- **Exercise requirements**: Print the lines that run from the line with "logic signed [D_WIDTH-1:0] alpha_r, beta_r;" to the line with "HALF) >>> Q_BITS);", keeping both end lines, exactly as they appear in the entries below, and nothing else.

---------- Records supplied ----------

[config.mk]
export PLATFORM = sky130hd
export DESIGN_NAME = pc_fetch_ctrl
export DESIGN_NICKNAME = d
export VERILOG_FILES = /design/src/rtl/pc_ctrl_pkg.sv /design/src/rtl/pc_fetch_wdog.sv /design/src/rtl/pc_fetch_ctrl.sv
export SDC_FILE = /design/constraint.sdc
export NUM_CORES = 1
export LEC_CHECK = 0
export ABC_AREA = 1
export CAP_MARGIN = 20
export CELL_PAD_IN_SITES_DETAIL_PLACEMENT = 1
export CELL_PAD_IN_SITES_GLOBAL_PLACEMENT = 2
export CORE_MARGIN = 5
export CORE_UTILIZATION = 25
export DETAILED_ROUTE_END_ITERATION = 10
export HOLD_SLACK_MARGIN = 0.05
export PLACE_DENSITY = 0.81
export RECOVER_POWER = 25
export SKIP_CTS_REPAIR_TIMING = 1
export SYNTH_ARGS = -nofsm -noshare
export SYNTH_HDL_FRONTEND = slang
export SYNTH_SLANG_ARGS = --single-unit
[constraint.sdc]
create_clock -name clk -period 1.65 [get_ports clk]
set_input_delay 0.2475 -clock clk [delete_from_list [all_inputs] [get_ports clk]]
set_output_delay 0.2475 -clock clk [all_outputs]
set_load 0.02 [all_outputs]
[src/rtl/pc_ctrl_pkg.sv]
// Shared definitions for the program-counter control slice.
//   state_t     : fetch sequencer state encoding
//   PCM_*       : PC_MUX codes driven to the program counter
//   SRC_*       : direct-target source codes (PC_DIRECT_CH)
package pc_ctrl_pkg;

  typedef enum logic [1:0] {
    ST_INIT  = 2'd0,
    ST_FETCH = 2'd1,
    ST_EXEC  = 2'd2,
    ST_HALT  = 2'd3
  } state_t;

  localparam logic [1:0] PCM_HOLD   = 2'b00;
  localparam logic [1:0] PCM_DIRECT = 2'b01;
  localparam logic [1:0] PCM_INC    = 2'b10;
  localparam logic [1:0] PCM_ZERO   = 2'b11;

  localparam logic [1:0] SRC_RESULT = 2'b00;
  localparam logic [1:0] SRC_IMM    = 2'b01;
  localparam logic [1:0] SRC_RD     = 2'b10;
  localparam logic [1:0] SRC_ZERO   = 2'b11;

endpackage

----------
---------- Records supplied ----------

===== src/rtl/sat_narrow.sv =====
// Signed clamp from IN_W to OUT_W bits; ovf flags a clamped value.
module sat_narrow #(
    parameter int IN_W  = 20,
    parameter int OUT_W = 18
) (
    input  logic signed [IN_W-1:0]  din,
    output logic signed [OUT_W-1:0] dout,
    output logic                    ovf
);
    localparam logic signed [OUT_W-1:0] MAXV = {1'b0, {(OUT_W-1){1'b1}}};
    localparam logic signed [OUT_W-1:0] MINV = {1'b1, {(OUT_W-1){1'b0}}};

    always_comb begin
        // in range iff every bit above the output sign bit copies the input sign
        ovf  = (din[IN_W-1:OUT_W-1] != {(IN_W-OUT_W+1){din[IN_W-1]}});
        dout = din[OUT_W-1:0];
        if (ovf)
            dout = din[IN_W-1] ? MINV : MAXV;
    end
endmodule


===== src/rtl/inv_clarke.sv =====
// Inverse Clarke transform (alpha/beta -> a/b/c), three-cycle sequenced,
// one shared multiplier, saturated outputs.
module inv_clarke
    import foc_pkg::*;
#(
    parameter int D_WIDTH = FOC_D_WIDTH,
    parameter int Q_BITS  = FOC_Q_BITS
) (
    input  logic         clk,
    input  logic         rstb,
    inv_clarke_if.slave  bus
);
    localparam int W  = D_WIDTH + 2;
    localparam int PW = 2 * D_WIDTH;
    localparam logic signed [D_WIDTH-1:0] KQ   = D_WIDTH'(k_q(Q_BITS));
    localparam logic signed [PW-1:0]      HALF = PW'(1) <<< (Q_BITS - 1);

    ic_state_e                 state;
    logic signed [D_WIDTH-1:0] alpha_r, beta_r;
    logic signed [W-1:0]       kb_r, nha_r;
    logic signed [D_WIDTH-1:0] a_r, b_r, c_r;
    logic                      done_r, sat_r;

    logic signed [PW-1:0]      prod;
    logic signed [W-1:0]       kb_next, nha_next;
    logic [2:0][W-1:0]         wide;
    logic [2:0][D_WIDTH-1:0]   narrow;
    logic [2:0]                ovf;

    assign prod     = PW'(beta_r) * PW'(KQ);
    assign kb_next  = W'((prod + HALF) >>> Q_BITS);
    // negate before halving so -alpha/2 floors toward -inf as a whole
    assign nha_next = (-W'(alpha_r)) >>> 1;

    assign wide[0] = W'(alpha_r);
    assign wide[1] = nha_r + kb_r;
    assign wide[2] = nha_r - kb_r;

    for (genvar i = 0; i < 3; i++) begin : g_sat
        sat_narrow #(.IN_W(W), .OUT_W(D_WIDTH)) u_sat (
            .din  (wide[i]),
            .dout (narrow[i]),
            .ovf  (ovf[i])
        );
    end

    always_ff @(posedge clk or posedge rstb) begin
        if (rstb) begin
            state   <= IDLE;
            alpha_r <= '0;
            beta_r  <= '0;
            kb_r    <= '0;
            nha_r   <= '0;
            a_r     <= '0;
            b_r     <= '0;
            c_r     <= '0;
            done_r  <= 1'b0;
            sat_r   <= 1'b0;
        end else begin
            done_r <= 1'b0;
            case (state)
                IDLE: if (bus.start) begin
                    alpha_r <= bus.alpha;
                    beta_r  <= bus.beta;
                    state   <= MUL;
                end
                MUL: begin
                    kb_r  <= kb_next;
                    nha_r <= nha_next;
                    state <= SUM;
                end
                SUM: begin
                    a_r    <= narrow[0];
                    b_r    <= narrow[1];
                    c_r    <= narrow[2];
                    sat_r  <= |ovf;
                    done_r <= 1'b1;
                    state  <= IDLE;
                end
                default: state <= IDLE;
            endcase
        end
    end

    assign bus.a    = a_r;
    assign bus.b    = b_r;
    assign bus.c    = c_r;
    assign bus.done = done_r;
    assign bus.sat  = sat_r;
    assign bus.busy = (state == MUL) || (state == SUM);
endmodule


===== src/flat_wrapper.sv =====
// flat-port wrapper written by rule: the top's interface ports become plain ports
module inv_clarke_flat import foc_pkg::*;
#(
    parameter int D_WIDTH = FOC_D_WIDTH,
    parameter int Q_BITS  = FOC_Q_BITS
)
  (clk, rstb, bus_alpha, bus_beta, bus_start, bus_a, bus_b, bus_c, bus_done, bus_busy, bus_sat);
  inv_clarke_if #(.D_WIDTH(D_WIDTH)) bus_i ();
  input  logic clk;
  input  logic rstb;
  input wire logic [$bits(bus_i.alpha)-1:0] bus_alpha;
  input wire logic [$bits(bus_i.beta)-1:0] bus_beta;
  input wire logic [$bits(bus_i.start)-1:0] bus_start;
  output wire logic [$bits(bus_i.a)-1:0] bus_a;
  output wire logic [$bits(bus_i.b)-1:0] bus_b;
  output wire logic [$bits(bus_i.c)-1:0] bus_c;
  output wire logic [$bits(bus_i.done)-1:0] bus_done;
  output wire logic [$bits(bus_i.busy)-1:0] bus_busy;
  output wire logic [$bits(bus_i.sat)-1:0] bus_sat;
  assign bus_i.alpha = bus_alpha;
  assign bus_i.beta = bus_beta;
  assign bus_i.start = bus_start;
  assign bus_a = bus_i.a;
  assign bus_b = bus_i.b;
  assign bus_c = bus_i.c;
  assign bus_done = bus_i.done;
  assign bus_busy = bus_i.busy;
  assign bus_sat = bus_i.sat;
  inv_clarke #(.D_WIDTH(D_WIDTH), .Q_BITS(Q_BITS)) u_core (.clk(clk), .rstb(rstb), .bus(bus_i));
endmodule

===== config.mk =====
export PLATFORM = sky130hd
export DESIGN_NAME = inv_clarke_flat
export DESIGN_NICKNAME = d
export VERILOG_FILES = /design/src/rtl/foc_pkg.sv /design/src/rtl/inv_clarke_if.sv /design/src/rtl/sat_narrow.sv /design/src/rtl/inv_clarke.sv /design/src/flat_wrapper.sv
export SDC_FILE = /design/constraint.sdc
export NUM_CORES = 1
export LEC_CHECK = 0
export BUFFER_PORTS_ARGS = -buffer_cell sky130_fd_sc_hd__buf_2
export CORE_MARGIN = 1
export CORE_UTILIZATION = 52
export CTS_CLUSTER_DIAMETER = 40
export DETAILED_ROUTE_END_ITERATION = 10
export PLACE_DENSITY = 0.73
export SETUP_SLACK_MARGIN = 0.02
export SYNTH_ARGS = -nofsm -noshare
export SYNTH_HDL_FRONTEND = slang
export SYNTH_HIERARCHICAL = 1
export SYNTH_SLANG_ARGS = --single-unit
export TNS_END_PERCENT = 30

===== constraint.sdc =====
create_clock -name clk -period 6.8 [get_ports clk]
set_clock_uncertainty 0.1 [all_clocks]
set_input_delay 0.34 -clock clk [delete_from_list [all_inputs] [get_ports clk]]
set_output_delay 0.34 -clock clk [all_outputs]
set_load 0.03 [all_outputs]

----------
---------- Records supplied ----------

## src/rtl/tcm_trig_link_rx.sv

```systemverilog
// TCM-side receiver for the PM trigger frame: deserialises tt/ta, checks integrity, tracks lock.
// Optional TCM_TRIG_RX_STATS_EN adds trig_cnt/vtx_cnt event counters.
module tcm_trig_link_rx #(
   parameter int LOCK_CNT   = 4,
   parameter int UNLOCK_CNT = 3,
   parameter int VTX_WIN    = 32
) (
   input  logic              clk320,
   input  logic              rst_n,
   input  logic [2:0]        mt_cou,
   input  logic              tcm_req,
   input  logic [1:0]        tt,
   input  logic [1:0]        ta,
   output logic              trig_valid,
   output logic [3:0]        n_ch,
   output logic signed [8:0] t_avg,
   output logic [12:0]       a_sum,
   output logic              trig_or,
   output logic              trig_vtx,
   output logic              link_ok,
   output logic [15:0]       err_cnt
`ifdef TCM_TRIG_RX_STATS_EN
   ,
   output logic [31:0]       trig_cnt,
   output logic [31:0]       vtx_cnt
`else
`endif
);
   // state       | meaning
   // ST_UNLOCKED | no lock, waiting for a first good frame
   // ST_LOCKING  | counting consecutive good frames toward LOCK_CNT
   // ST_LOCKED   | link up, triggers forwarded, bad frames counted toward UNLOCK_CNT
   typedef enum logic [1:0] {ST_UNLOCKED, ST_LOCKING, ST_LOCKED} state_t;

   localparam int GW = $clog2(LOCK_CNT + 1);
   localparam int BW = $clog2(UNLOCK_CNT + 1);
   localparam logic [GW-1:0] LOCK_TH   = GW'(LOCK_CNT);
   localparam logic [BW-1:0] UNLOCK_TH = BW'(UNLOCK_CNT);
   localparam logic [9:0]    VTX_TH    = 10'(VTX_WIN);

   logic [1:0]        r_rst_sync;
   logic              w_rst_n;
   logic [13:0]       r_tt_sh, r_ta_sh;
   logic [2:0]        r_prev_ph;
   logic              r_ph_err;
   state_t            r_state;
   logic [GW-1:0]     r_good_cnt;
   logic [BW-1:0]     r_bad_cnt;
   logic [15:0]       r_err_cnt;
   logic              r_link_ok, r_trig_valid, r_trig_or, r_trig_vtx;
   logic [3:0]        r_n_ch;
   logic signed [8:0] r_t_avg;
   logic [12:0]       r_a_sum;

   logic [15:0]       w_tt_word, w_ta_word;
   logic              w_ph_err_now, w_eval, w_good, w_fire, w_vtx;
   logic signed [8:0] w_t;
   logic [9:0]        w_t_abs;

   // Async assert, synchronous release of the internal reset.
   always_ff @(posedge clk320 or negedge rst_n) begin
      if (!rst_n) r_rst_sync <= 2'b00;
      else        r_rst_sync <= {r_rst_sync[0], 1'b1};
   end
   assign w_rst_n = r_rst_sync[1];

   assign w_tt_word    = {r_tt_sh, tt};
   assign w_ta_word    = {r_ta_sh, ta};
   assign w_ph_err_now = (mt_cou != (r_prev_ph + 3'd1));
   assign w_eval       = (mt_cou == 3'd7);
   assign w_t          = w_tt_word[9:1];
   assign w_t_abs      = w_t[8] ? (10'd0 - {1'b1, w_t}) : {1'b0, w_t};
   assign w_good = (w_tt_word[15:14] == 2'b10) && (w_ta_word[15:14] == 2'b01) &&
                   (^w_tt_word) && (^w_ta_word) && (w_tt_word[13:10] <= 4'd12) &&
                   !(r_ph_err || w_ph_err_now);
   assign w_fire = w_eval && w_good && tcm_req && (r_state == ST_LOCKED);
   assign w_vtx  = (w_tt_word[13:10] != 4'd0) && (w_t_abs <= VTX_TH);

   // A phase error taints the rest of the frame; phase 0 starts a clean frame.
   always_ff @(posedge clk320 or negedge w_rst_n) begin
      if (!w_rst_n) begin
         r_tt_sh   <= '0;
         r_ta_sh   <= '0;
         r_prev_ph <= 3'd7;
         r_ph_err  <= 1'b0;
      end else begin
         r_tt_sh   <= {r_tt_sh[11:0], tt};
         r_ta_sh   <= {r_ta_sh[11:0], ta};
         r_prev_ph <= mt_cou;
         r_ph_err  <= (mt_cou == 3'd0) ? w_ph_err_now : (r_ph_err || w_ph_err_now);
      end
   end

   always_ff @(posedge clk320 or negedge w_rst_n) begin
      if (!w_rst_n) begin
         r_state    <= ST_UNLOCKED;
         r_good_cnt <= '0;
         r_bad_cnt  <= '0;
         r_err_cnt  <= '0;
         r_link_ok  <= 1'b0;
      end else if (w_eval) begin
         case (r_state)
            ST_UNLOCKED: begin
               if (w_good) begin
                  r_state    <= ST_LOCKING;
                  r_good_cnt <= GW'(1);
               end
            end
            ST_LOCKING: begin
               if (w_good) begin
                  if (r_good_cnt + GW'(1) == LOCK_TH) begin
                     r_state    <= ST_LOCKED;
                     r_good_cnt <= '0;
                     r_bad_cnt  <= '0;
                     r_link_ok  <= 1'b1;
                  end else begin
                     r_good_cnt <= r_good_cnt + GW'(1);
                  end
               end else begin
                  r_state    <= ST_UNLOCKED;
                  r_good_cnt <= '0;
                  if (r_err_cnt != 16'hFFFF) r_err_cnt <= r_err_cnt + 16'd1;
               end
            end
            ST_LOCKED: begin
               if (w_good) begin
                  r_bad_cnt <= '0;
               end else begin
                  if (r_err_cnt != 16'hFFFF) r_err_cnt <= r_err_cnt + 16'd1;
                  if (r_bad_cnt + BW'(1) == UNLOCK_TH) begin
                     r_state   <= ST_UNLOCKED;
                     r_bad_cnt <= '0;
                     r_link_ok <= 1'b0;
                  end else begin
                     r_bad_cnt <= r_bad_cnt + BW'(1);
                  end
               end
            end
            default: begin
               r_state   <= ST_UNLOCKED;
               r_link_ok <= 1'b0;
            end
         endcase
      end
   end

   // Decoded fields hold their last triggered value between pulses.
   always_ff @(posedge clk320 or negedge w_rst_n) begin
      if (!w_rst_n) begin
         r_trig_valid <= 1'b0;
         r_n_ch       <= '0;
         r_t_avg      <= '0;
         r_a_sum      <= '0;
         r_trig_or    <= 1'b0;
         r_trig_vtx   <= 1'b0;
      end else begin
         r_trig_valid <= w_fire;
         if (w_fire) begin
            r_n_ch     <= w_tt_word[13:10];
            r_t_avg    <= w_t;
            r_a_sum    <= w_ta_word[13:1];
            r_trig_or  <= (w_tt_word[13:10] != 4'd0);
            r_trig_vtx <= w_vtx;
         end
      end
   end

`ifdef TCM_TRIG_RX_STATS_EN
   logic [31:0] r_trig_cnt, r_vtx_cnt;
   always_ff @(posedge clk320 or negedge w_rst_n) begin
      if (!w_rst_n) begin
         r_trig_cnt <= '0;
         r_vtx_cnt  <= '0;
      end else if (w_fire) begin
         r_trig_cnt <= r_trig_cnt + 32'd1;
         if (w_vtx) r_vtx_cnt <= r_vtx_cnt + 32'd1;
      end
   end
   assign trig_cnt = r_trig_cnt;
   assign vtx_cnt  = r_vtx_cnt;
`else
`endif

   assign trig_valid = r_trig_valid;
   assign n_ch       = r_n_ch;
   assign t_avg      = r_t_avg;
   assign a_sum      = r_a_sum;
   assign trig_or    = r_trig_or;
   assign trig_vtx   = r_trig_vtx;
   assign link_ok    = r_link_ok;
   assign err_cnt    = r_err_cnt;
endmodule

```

----------

- **Written response**:
    logic signed [D_WIDTH-1:0] alpha_r, beta_r;
    logic signed [W-1:0]       kb_r, nha_r;
    logic signed [D_WIDTH-1:0] a_r, b_r, c_r;
    logic                      done_r, sat_r;

    logic signed [PW-1:0]      prod;
    logic signed [W-1:0]       kb_next, nha_next;
    logic [2:0][W-1:0]         wide;
    logic [2:0][D_WIDTH-1:0]   narrow;
    logic [2:0]                ovf;

    assign prod     = PW'(beta_r) * PW'(KQ);
    assign kb_next  = W'((prod + HALF) >>> Q_BITS);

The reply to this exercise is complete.